I implemented the character-shifted strings first with a few lines of Perl, since it was quick to get started, and turns out it's sufficient to read most of the server replies. I then moved on to implementing the full spec in C++:
- Parse the input into a list of tokens, and initialize an iterator to point at the start.
- Take the token pointed by the iterator, and apply the iterator successor as argument. For tokens that take more than 1 argument (binary operators and conditional), an intermediate curry function is created to hold the partially consumed expression.
- Recursively apply step #2 and return the final evaluated token.
This implementation is not correct because there is no beta reduction, all arguments and variables are eagerly evaluated (as opposed to non-strict). I know it's dodgy but among the no fewer than three rewrites that I did during the contest, this was the implementation that was closest to correct in that it actually passes the language test. It's not good, it's good enough.
A relatively straightforward problem of visiting all dots in a map, except for the few maps I couldn't solve because I didn't have a proper evaluator to decompress the problems. I solved whatever I can using a greedy strategy:
- Mark the current square that the Lambdaman as visited.
- For each of the 4 directions, choose the direction that would lead to the least number of dots visited. The intuition here is that we want to visit smaller enclaves first, since it would take fewer steps to get back out of those.
- If none of the 4 adjacent squares are dots, choose the direction that has the shortest distance to a dot.
This strategy is optimal for 3 problems, at least. I regret not spending time to implement a compressor for the final solutions, but overall I was fairly happy with this problem.
Adjust velocities to visit all the points. This feels similar in spirit to the Lambdaman problem.
I eyeballed the first problem and found that if I take the delta between the positions, and compute delta from those differences, they would trivially map to the list of solution keys, i.e. one point is visited at each time step. There was at least one problem instance where this same trivial strategy worked after sorting the points, and those were the ones I solved.
I have some intuition on how to solve the remaining problems, but it was already 3am on Saturday, so I didn't spend more time on this problem. Spaceship 12 marks the end of the lightning round for me.
It was frustrating not having implemented a proper evaluator, so I spend most of Saturday morning rewriting the evaluator over and over. By Saturday afternoon, I have given up and decided to solve the efficiency problems manually instead, the only tool I used was a script to indent the expressions to make matching arguments easier.
Notice how eval.cc in the full round is identical to the one I have in the lightning round. It's not that I didn't have other versions, but I figured I already shared a bad version here, I didn't need to share all other more embarrassingly bad versions from my revision history.
Solve problems with a funky visual language, with time travel. The spec for this problem was quite long, so I tried to solve Efficiency first, but this one turned out to be much easier. There were some implementation details in the interpretor with regards to removing cells that were tricky to get right, but there wasn't anything that requires large scale rewrites due to conceptual misunderstandings.

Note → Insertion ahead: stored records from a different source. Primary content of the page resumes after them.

==> ./design.v <==
module DataMem #(parameter WIDTH = 256)(  input WE, rst, clk,
														input [7:0] A, WD,
													   output [7:0] RD );
reg [7:0] m_memoria [WIDTH-1:0];
assign RD = m_memoria [A];
integer i;
always @(posedge clk) begin
	if (WE)	
		m_memoria [A] <= WD; 
	if (~rst) begin
		for(i = 0; i < 256; i=i+1) 
			m_memoria[i] = 7'b0000000;
	end
end
endmodule
==> ./run.sh <==
#!/bin/bash
# OpenROAD 26Q1-2900-gdf79404cd8, Yosys 0.63+post, stock flow scripts
make -C /OpenROAD-flow-scripts/flow DESIGN_CONFIG=/design/flow/config.mk WORK_HOME=/design/flow/orfs finish
==> ./config.mk <==
export PLATFORM = sky130hd
export DESIGN_NAME = DataMem
export DESIGN_NICKNAME = DataMem
export VERILOG_FILES = /design/flow/design.v
export SDC_FILE = /design/flow/constraint.sdc
export NUM_CORES = 4
export LEC_CHECK = 1
export CORE_UTILIZATION = 30
==> ./constraint.sdc <==
current_design DataMem

set clk_period 17.5
set clk_io_pct 0.2

create_clock -name clk0 -period $clk_period [get_ports {clk}]

set non_clock_inputs [all_inputs -no_clocks]
set_input_delay [expr $clk_period * $clk_io_pct] -clock clk0 $non_clock_inputs
set_output_delay [expr $clk_period * $clk_io_pct] -clock clk0 [all_outputs]
==> design.v <==
module Instr_Mem(input  [7:0] A,
        output reg [31:0] RD);
  always @(*) begin
  case(A)
		8'h00: RD =	32'h00200093;   
		8'h04: RD = 32'h00500113;   
		8'h08: RD = 32'h00300193;  
		8'h0C: RD = 32'h00100213;   
		8'h10: RD = 32'h00114433;   
		8'h14: RD = 32'h004094b3;   
		8'h18: RD = 32'h0040d533;   
		8'h1C: RD = 32'h00111593;   
		8'h20: RD = 32'h00115613;   
		8'h24: RD = 32'h0ff17693;  
		8'h28: RD = 32'h0010e713;  
		8'h2C: RD = 32'h00114793;   
	default: RD = 'h0;
	endcase
	end
	endmodule
==> run.sh <==
#!/bin/bash
# OpenROAD 26Q1-2900-gdf79404cd8, Yosys 0.63+post, stock flow scripts
make -C /OpenROAD-flow-scripts/flow DESIGN_CONFIG=/design/flow/config.mk WORK_HOME=/design/flow/orfs finish
==> config.mk <==
export PLATFORM = sky130hd
export DESIGN_NAME = Instr_Mem
export DESIGN_NICKNAME = Instr_Mem
export VERILOG_FILES = /design/flow/design.v
export SDC_FILE = /design/flow/constraint.sdc
export NUM_CORES = 4
export LEC_CHECK = 1
export CORE_AREA = 10 10 70 70
export DIE_AREA = 0 0 80 80
==> constraint.sdc <==
current_design Instr_Mem

set clk_period 3.4
set clk_io_pct 0.2

create_clock -name clk0 -period $clk_period

set non_clock_inputs [all_inputs -no_clocks]
set_input_delay [expr $clk_period * $clk_io_pct] -clock clk0 $non_clock_inputs
set_output_delay [expr $clk_period * $clk_io_pct] -clock clk0 [all_outputs]
==> qor.yml <==
sta:
  maxSlewHeadroom_pct: 66.4
  setup_tns_ns: 0
  fmax_mhz: 309
  final_max_slew_viol_count: 0
  tightest_slew_ns: 0.503
  rsz0062_at_grt: "false"
  timing_hold_violations_final: 0
  fin_crit_ns: 3.24
  setup_viol_count_final: 0
  period_used_pct: 95.2
routing:
  drt_iter0_markers: 37
  drt-total-wl_mm: 1.47
  met2RoutedLength_um: 593
  met3_length_um: 130
  drc_errors: 0
  m1WireLength_um: 747
  vias: 445
  antenna_left: 0
  antennaDiodeCount: 0
  first_pass_iters: 4
  wl_per_cell_um: 11.3
  route.top_layer_used: "met3"
  viasPerCell: 3.42
critical_path:
  worstPathRequired_ns: 2.72
  endpoint_kind: "output port"
  slowest_delay_ns: 0.65
  start_kind: "input pin"
  criticalPathCategory: "input pin to output port"
  worstPathArrival_ns: 2.56
  crit_top_cell: "clkdlybuf4s50_1"
  path_cells: "clkdlybuf4s50_1, or4_4, a2111oi_2, clkdlybuf4s50_1"
  cp_max_fo: 15
  cpMaxStageDelayCell: "or4_4"
synthesis:
  yosysCellCount: 66
  seq_area_frac_synth_pct: 0
  syn_avg_cell_area_sq_um: 6.92
  synth_warnings: 1
  netlist_area_sq_um: 457
  syn_inst: 66
  ys_types: 23
  ys_area_sq_um: 457
final_layout:
  area_growth_pct: 51.0
  instances_no_fill: 130
  nClkBuffers: 0
  flops: 0
  fillers: 408
  mi_logic_area_sq_um: 327
  finalInstanceArea_sq_um: 689
  regArea_sq_um: 0
  drive_gt1_share_pct: 11.9
global_route:
  grt_pass1_wl_mm: 2.35
  track_usage_pct: 4.39
  grt-ovfl-total: 0
  antenna_found_initial: 0
  grt_pass1_vias: 466
  grt_max_degree: 16
placement:
  placed_cells: 130
  place_congestion: 0.780
  portBuffers: 29
  hpwl_mm: 1.28
  place_area_sq_um: 689
job:
  maxCapViolCount: 0
  tool_warnings: 32
die:
  die_w_um: 80
  core_sq_mm: 0.00342
  fp_util_pct: 13.4
  chipArea_sq_mm: 0.00640
  num_rows: 21
  ios: 40
  die_y_um: 80
clock_network:
  ctsHoldBuffers: 0
  cts_setup_buffers: 0
  post_cts_resized: 0
pwr:
  p_total_uw: 44.0
  cellPowerDensity_mw_per_mm2: 63.8
  ir_drop_mv: 0.0199
  p_leak_uw: 0.000235
status:
  status: "complete, no violations"
min_path:
  hp-class: "input pin to output port"
per-stage QoR:
stage / hold WS [ns] / util (%) / setup WS [ns]
2_1_floorplan: 1.47 / - / 1.00
3_3_place_gp: 2.42 / 20.2 / 0.136
3_5_place_dp: 2.43 / 20.2 / 0.131
4_1_cts: 2.44 / 20.2 / 0.130
5_1_grt: 2.47 / 20.2 / 0.00516
6_report: 2.41 / 20.2 / 0.162
power by group:
part | switching, uW | leakage [uW] | internal (uW)
Clock | 0 | 0 | 0
Sequential | 0 | 0 | 0
Combinational | 20.5 | 0.000235 | 23.4
logic make-up after synthesis:
logic type      synth area share [%]
mux                             2.19
other cells                    0.821
buf+inv                         36.7
compound gates                  24.9
simple gates                    35.3
final cells by class:
| class | instances | area share [%] |
|---|---|---|
| Multi-Input combinational cell | 53 | 47.4 |
| Timing Repair Buffer | 31 | 44.3 |
| Tap cell | 46 | 8.35 |
cell usage after synthesis (all sizes together):
cell      n  area [sq um]
a2111oi   1          15.0
a211oi    2          20.0
a21oi     8          40.0
and2b     1          8.76
and3b     1          10.0
buf      21           160
clkbuf    2          7.51
conb      1          3.75
mux2i     1          10.0
nand2     4          15.0
nand2b    4          25.0
nor2      3          11.3
nor2b     5          31.3
nor3      3          30.0
nor4      1          6.26
o21a      2          15.0
o21bai    2          15.0
o22a      1          8.76
or3       2          12.5
or4       1          11.3
worst max-delay path, delay by kind of cell:
family | cells | cell delay, ns
buffers and inverters | 2 | 0.92
and+or+nand+nor | 1 | 0.65
AOI/OAI and AO/OA | 1 | 0.31
cell usage in the layout (no fill, tap or decap):
cell type	Yosys	final
a2111oi_2	1	1
a211oi_1	1	1
a211oi_2	1	1
a21oi_1	8	8
and2b_2	1	1
and3b_2	1	1
buf_4	17	2
clkdlybuf4s50_1	0	29
conb_1	1	11
mux2i_1	1	1
nand2_1	4	4
nand2b_1	4	4
nor2_1	3	3
nor2b_1	5	5
nor3_2	3	3
nor4_1	1	1
o21a_1	2	2
o21bai_1	2	2
o22a_1	1	1
or3_1	2	2
or4_4	1	1
path summary, 6_finish.rpt:
| path | from | endpoint | slack (ns) | depth (start not counted) |
|---|---|---|---|---|
| worst max-delay path | A[1] | RD[21] | 0.16 | 4 |
| worst min-delay path | A[5] | RD[21] | 2.41 | 4 |
per-layer routing:
layer	up-vias	GRT usage, %
met2	27	5.94
met4	0	0
met5	-	0
met1	183	6.92
li1	235	-
met3	0	1.25
Power and IR drop assume default switching activity.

After implementing everything plus time warp, I tried it on the example and found that tracing it was very tedious. That's when I decided to add ANSI color codes to the output to highlight the changes between steps, and there was instant gratification in watching the signals propagate. Once I saw that, what remains were relatively straightforward exercises of placing the operators such that the timings work out:
- Computations on multiple expressions needed extra steps such that all their clocks are synchronized, and all resulting values reach
@at the same time step. - Complex conditionals are implemented such they hit
@before the other computations.
I wrote some pseudocode for each problem to validate the solution logic before committing to solution layout, and by early Monday morning, I feel like I have enough intuition to work with 3D code directly.

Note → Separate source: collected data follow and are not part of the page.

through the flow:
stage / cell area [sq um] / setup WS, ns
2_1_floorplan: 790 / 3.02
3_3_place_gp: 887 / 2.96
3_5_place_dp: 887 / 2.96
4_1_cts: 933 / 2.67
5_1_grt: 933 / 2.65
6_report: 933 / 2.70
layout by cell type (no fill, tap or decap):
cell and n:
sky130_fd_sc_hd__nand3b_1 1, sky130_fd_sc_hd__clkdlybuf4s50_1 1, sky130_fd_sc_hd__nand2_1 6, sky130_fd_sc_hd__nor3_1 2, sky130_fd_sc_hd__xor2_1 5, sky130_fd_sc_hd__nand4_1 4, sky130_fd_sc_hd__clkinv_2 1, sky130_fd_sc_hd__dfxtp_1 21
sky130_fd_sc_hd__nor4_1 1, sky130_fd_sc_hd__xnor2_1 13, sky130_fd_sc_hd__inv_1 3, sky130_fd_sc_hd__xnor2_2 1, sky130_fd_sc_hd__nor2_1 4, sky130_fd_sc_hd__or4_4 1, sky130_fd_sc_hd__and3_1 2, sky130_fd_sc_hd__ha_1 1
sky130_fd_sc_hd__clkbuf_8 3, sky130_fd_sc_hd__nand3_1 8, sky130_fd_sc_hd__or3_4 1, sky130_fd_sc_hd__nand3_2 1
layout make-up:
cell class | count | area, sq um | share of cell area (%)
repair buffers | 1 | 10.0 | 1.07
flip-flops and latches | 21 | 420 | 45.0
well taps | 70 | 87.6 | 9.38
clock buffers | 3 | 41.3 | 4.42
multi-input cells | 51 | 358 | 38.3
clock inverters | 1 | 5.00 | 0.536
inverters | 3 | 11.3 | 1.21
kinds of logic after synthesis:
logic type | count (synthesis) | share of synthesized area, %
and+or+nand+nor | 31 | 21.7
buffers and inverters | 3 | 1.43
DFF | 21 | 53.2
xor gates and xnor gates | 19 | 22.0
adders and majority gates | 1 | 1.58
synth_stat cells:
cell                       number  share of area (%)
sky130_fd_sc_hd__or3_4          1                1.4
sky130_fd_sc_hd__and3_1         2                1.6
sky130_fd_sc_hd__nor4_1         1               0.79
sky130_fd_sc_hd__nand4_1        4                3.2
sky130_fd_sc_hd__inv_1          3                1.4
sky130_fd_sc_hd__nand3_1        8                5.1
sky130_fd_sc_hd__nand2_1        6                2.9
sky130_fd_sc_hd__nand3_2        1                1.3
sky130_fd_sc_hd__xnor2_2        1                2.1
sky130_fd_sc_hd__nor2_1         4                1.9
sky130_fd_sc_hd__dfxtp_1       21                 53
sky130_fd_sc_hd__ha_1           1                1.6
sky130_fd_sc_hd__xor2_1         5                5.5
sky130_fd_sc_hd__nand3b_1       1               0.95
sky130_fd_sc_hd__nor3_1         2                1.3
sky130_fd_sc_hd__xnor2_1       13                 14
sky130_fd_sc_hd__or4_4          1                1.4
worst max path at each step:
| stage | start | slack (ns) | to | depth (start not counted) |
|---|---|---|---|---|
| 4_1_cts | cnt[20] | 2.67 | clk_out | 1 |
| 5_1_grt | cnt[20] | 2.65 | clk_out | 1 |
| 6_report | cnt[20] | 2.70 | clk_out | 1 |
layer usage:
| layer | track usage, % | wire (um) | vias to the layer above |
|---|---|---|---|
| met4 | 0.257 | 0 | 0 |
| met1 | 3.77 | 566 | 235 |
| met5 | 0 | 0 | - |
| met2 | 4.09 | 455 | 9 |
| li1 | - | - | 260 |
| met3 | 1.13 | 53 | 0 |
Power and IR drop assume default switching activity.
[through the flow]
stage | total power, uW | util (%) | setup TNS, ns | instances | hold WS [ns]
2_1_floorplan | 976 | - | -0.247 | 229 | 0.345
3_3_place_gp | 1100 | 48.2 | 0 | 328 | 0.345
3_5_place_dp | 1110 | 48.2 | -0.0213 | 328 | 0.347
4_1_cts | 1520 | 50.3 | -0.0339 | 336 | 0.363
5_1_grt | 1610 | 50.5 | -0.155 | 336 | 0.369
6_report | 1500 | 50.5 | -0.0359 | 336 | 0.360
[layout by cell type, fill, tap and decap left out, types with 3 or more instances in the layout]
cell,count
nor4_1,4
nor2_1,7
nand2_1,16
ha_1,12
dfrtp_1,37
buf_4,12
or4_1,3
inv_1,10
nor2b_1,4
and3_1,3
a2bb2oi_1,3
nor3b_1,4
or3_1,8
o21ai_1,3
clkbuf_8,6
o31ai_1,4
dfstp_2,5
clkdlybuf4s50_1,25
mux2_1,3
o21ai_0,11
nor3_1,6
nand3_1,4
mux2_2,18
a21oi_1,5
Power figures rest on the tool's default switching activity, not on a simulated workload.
`run.sh`:
```
#!/bin/bash
# OpenROAD 26Q1-2900-gdf79404cd8, Yosys 0.63+post, stock flow scripts
make -C /OpenROAD-flow-scripts/flow DESIGN_CONFIG=/design/flow/config.mk WORK_HOME=/design/flow/orfs finish
```
`config.mk`:
```
export PLATFORM = sky130hd
export DESIGN_NAME = compare_sub
export DESIGN_NICKNAME = compare_sub
export VERILOG_FILES = /design/flow/design.v
export SDC_FILE = /design/flow/constraint.sdc
export NUM_CORES = 4
export LEC_CHECK = 1
export CORE_AREA = 10 10 70 70
export DIE_AREA = 0 0 80 80
```
`constraint.sdc`:
```
current_design compare_sub

set clk_period 1.5
set clk_io_pct 0.2

create_clock -name clk0 -period $clk_period [get_ports {clk_in}]

set non_clock_inputs [all_inputs -no_clocks]
set_input_delay [expr $clk_period * $clk_io_pct] -clock clk0 $non_clock_inputs
set_output_delay [expr $clk_period * $clk_io_pct] -clock clk0 [all_outputs]
```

I regret not spending more time with 3D and sinking too much time into Efficiency, since I have a fairly good idea to solve all the remaining 3D problems, I just didn't have any energy left. But I am glad I ended the full round with all the 3D fun.
The lambda reduction bits were frustrating, but otherwise it was a good year and I have relatively few regrets. I appreciate how the problem sets were appropriately sized and remained constant for the 3 days, and it was mostly a fun ~40 hour ride for me.
Many thanks to the organizers for another great year!